Activity |
Copy nothing but the lines below running from the line containing "clkinv_1: 0 / 60" through the line containing "mux2_2: 58 / 54", both end lines included.

START Source information

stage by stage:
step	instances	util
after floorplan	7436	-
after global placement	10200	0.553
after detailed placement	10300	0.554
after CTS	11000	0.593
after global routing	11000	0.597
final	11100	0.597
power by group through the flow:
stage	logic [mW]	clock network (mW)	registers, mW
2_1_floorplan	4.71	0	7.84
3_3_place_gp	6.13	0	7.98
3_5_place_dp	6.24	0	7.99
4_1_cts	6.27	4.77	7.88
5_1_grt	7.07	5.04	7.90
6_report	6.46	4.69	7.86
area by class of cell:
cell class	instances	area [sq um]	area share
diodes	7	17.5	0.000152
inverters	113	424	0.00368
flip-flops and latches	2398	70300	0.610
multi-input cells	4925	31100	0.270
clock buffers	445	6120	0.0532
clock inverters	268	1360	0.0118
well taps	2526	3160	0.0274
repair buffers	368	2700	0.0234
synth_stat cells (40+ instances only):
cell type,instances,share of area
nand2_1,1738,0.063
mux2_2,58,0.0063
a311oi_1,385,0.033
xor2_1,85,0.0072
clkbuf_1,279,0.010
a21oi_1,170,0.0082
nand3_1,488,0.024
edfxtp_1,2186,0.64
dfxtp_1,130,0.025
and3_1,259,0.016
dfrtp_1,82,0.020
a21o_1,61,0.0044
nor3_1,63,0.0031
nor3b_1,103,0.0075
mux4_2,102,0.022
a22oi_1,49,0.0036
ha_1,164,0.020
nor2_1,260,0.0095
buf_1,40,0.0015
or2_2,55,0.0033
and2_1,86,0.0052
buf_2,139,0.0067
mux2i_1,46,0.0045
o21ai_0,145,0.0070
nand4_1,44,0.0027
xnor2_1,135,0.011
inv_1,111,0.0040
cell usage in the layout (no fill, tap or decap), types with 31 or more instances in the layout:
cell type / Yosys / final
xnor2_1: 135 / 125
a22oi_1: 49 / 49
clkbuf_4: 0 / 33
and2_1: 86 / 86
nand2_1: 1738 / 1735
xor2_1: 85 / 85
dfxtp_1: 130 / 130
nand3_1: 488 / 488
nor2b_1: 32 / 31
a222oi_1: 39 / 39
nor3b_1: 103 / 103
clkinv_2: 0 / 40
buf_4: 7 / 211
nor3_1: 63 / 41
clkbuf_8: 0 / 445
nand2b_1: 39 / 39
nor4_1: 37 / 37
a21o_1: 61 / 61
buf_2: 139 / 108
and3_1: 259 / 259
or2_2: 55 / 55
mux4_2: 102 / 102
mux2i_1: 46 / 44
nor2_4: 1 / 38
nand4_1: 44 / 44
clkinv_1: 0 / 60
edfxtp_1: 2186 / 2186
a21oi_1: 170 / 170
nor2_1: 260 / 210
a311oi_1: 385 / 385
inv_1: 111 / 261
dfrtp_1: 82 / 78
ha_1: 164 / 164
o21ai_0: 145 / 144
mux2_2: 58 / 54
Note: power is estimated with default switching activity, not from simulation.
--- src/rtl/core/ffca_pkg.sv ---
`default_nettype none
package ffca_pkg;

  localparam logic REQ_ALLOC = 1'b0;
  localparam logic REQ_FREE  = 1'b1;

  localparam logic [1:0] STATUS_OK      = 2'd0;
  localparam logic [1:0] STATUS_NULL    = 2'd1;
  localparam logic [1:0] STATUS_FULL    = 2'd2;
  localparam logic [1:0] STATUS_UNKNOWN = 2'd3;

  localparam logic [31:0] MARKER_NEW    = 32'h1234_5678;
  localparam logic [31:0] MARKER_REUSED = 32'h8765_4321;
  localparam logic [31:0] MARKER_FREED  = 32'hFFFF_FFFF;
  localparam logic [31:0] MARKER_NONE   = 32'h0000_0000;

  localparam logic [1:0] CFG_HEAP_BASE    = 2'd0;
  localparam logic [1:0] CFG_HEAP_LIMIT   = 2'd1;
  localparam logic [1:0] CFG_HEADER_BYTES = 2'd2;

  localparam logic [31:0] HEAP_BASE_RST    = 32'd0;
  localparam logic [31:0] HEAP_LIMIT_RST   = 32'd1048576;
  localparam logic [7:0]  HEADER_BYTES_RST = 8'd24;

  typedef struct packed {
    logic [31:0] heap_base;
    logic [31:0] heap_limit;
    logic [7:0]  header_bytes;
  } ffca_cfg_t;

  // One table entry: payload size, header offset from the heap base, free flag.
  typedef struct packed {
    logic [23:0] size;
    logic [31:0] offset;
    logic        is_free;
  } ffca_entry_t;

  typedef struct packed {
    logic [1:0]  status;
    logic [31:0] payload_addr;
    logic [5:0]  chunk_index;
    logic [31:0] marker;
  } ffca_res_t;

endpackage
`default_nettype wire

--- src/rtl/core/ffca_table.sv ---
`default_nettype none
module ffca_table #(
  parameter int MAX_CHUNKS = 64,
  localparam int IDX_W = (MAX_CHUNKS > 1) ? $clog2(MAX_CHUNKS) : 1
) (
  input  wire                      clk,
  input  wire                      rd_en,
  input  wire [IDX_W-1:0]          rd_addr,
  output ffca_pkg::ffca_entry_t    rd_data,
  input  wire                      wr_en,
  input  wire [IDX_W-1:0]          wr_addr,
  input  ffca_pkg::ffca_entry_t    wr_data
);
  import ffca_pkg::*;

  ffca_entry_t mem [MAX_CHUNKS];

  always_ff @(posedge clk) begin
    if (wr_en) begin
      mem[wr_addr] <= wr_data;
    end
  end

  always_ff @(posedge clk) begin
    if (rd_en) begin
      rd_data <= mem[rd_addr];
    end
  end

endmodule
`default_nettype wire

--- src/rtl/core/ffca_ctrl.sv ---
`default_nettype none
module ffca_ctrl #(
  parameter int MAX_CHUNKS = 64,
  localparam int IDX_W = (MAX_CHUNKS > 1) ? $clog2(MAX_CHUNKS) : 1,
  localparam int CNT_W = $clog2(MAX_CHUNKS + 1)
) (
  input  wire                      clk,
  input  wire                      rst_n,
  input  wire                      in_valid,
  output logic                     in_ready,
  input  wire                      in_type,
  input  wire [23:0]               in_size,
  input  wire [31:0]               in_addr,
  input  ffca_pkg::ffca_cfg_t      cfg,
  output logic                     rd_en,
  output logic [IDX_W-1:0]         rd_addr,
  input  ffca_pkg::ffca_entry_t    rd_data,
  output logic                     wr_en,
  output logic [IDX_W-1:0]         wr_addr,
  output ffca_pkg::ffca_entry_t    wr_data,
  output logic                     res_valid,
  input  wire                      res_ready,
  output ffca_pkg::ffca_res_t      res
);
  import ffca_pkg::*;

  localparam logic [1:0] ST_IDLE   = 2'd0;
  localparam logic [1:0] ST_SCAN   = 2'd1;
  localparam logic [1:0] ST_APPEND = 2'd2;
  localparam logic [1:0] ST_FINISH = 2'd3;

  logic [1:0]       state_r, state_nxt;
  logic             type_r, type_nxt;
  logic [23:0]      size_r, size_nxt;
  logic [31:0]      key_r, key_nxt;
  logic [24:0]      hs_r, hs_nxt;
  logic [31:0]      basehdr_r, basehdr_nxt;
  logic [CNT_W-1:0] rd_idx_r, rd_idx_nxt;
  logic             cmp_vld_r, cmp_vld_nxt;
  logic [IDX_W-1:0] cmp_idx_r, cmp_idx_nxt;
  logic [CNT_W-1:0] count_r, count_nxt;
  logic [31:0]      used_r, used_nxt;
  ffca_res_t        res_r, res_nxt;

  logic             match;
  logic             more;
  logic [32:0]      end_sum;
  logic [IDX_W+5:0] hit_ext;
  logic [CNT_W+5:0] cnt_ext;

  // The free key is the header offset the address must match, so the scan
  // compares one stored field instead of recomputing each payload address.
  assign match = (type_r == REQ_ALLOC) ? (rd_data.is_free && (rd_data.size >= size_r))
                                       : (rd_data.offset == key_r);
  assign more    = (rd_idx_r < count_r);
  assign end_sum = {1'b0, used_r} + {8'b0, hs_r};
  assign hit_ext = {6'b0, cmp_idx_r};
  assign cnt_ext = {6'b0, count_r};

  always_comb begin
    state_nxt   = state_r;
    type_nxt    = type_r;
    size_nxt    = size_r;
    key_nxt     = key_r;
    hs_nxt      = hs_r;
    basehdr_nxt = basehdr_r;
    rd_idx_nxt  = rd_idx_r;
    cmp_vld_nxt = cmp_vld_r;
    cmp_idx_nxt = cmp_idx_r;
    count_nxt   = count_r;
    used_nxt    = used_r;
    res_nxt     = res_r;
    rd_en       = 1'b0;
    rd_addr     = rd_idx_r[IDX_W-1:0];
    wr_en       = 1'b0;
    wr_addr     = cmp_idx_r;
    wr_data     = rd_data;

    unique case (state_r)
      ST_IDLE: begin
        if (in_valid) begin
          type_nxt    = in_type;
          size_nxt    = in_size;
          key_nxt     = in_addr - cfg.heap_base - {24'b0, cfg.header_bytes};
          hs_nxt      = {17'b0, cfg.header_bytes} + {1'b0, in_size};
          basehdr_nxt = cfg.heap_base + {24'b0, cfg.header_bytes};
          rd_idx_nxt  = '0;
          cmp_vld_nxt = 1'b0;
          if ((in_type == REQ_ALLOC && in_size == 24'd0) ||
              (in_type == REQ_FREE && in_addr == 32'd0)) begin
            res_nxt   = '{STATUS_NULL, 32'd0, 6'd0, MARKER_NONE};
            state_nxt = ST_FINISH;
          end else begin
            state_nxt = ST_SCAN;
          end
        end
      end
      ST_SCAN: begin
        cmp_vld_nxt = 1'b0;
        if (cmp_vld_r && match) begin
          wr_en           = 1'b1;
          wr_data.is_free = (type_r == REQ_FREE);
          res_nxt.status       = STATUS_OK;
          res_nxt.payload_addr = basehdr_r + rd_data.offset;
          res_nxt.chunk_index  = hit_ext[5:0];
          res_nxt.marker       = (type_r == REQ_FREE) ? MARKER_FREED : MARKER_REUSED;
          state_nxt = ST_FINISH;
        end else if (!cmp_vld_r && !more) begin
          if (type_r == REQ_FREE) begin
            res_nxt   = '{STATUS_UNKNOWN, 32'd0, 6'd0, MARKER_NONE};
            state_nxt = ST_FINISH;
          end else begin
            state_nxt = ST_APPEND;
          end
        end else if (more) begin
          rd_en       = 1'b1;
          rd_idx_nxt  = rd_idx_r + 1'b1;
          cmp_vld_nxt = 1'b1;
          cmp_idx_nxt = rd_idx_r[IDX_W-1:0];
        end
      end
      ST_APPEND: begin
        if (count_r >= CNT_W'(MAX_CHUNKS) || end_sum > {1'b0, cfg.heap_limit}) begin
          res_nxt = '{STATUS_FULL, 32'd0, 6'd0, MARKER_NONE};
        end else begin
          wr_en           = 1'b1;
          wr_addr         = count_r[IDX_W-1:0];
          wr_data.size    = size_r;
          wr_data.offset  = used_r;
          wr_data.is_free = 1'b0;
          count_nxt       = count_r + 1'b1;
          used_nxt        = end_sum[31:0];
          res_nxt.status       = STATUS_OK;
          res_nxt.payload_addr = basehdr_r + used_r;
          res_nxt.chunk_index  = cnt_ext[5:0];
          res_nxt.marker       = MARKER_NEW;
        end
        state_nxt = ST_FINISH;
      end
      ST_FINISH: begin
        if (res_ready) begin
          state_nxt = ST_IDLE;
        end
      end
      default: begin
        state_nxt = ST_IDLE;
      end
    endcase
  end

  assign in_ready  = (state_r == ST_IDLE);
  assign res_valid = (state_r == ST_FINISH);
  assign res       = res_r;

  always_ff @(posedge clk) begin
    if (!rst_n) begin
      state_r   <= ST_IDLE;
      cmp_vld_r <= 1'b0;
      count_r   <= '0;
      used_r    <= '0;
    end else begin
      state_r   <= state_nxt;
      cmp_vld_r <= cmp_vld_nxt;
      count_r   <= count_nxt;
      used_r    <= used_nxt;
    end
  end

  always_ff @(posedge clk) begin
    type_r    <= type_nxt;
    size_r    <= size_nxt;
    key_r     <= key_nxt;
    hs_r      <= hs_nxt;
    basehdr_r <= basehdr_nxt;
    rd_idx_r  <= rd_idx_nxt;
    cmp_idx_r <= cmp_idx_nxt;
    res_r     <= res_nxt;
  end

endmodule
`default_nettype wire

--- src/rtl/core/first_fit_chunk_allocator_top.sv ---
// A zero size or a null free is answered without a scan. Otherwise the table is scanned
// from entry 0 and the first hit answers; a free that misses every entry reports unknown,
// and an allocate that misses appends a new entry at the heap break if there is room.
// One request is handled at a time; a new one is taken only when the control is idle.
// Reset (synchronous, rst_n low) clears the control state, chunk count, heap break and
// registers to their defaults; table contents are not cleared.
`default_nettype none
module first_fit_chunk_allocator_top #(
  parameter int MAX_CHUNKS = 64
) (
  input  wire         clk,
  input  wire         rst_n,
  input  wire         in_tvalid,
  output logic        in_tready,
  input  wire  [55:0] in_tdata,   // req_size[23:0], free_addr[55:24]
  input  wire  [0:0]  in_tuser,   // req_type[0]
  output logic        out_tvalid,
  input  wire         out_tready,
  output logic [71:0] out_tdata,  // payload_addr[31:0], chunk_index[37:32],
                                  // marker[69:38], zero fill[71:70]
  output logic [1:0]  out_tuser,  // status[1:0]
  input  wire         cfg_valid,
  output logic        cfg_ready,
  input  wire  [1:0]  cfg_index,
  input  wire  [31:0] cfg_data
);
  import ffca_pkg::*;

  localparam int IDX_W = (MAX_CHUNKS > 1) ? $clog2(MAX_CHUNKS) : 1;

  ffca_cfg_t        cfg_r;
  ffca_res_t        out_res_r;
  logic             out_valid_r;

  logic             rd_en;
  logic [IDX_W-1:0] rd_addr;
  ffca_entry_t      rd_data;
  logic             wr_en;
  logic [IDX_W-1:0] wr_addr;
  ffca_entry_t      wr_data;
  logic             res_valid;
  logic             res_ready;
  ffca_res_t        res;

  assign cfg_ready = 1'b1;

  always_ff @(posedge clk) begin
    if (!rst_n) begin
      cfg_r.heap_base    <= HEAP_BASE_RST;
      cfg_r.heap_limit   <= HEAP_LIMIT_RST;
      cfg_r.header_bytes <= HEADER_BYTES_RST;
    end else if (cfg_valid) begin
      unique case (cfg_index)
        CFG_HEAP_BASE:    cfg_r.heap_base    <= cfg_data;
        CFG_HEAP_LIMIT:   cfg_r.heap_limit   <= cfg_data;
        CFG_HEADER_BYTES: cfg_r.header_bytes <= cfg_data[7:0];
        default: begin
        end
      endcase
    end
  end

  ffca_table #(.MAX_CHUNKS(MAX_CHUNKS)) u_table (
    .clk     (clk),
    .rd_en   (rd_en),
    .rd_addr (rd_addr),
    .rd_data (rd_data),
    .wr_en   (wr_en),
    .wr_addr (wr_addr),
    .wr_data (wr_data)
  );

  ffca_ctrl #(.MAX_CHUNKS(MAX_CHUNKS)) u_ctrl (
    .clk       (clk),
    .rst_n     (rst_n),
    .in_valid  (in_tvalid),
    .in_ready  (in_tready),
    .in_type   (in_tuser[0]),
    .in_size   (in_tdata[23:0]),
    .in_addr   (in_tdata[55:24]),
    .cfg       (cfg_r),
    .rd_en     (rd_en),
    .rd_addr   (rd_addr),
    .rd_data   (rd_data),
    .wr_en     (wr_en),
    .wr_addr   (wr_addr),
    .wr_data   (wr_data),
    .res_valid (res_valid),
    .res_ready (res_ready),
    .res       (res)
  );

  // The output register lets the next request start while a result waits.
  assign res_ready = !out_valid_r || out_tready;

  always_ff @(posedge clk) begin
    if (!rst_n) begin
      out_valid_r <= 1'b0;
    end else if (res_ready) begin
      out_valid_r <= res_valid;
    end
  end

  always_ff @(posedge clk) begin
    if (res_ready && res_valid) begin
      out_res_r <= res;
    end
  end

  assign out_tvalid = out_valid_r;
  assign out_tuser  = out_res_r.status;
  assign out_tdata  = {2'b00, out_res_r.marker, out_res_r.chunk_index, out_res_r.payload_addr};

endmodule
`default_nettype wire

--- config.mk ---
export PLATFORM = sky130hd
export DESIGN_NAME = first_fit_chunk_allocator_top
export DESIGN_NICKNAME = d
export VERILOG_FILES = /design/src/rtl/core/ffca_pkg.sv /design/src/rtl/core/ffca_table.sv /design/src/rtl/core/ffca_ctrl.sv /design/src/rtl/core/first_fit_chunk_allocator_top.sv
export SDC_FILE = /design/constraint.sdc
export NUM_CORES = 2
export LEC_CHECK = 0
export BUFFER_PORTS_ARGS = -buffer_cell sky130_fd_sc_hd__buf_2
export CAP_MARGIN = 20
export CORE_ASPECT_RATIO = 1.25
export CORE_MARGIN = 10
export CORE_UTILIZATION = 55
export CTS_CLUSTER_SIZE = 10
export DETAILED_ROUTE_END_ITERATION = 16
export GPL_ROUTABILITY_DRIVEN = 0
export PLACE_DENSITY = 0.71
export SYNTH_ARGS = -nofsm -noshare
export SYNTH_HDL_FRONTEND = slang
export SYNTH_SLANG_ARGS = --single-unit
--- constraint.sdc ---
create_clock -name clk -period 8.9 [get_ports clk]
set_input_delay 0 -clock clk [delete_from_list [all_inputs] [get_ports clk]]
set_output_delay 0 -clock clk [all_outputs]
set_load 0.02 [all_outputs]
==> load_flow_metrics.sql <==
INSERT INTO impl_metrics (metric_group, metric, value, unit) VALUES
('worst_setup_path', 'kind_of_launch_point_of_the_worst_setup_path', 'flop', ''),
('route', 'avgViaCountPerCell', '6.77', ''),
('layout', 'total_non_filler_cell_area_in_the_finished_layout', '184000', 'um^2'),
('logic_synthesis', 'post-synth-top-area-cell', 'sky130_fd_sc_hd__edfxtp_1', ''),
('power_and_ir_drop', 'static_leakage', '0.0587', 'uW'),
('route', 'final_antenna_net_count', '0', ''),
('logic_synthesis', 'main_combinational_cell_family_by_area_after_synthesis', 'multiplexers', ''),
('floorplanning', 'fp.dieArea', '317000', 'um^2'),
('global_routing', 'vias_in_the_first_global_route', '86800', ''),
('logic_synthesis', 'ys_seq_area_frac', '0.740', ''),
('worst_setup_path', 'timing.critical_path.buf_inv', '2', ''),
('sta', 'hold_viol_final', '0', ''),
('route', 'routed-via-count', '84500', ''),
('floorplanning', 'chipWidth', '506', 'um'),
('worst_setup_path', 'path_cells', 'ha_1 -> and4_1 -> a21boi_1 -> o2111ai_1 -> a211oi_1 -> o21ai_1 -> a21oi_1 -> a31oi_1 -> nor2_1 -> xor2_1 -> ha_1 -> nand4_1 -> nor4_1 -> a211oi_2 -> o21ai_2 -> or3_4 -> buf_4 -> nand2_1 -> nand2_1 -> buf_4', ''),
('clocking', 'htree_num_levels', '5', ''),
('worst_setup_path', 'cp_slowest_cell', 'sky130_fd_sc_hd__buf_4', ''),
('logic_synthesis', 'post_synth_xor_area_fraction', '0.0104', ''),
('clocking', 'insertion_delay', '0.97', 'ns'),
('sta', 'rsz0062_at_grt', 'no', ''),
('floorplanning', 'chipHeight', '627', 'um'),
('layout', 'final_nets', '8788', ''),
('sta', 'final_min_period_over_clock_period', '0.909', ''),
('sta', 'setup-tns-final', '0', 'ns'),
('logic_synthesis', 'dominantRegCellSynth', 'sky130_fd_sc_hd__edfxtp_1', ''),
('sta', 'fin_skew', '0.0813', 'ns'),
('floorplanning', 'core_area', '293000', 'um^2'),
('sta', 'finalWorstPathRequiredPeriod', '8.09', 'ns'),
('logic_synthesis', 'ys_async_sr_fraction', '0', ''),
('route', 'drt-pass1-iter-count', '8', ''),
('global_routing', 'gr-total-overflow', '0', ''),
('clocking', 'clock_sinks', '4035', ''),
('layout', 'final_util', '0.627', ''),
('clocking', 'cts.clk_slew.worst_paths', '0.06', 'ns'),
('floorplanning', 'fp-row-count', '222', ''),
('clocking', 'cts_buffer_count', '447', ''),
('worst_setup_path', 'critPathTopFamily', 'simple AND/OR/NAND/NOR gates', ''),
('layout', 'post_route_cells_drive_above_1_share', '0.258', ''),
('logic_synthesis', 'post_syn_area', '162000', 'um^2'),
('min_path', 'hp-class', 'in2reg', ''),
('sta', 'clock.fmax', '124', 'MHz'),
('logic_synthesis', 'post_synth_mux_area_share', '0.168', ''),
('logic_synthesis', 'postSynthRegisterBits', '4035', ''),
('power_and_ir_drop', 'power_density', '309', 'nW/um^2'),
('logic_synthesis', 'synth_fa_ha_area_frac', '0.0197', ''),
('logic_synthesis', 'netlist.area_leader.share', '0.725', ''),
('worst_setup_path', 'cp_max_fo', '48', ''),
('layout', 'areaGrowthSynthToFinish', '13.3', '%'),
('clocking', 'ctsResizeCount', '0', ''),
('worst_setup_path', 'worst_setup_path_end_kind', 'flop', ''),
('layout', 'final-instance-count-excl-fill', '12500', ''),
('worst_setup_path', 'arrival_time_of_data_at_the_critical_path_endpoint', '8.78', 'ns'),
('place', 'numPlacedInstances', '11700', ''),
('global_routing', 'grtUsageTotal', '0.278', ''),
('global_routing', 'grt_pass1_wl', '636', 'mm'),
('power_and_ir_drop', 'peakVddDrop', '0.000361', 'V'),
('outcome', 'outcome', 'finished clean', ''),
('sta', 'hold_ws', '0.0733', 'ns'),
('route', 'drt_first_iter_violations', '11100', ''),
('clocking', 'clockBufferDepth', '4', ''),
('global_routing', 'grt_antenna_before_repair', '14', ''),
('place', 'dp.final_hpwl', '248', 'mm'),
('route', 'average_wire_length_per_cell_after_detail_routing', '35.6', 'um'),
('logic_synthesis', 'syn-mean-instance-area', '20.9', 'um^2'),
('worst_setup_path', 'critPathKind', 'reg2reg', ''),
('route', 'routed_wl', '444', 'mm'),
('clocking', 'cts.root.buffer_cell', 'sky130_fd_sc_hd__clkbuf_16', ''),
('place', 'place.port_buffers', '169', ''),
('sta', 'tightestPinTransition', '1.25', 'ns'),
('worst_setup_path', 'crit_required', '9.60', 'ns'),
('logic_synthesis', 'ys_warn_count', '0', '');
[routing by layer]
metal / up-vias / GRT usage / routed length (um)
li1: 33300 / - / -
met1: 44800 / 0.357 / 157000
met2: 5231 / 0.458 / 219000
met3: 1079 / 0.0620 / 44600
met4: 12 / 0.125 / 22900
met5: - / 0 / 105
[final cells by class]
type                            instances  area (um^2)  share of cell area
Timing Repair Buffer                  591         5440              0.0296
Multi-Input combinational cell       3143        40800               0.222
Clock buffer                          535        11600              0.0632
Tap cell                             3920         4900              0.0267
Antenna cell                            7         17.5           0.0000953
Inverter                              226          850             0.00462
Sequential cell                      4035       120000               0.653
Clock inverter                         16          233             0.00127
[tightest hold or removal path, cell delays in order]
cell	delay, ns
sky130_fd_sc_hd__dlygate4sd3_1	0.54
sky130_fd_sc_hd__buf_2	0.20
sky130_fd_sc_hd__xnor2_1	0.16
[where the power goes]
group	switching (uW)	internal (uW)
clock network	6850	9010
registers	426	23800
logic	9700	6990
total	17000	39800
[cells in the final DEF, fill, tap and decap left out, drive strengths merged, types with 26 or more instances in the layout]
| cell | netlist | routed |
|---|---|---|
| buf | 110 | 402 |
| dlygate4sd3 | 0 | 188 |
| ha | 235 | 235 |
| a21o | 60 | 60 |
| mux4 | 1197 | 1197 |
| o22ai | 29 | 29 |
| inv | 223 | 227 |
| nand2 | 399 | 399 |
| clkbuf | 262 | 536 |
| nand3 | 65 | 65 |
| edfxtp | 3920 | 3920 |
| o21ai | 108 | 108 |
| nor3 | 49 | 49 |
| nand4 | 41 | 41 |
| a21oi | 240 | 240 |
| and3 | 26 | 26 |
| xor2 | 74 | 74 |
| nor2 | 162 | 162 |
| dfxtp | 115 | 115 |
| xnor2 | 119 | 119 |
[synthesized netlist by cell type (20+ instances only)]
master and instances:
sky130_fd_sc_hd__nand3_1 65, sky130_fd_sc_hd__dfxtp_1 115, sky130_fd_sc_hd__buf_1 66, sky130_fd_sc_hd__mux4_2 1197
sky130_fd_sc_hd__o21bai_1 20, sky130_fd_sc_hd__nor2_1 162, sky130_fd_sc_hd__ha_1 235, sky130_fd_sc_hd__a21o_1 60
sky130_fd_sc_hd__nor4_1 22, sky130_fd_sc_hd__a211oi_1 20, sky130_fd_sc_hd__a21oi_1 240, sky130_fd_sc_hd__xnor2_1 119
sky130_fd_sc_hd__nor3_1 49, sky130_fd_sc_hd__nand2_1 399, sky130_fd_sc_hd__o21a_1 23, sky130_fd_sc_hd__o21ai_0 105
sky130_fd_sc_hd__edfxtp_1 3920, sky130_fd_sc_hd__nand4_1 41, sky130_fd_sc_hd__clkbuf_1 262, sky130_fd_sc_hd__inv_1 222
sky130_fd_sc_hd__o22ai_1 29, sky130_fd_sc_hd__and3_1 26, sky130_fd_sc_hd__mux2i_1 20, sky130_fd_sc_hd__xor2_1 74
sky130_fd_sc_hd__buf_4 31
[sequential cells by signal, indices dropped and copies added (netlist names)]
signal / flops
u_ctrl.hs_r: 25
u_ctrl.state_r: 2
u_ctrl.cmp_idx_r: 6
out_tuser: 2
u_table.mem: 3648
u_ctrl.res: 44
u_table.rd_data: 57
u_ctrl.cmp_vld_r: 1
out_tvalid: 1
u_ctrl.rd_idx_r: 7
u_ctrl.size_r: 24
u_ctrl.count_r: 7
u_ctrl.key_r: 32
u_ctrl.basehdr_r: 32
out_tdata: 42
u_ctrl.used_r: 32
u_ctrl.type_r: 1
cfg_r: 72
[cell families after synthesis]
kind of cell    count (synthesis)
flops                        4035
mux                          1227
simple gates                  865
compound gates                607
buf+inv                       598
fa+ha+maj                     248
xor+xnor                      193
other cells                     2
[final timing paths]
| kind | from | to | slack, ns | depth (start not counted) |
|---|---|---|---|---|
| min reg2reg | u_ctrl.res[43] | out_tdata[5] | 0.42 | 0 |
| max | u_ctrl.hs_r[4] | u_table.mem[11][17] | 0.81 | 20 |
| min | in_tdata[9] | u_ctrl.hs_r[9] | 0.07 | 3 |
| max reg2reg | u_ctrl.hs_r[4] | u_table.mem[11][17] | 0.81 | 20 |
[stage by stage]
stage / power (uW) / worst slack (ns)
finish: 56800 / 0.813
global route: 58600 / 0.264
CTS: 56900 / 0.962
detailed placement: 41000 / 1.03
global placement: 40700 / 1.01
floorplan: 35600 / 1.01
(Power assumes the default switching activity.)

END Source information

Output of the task |
clkinv_1: 0 / 60
edfxtp_1: 2186 / 2186
a21oi_1: 170 / 170
nor2_1: 260 / 210
a311oi_1: 385 / 385
inv_1: 111 / 261
dfrtp_1: 82 / 78
ha_1: 164 / 164
o21ai_0: 145 / 144
mux2_2: 58 / 54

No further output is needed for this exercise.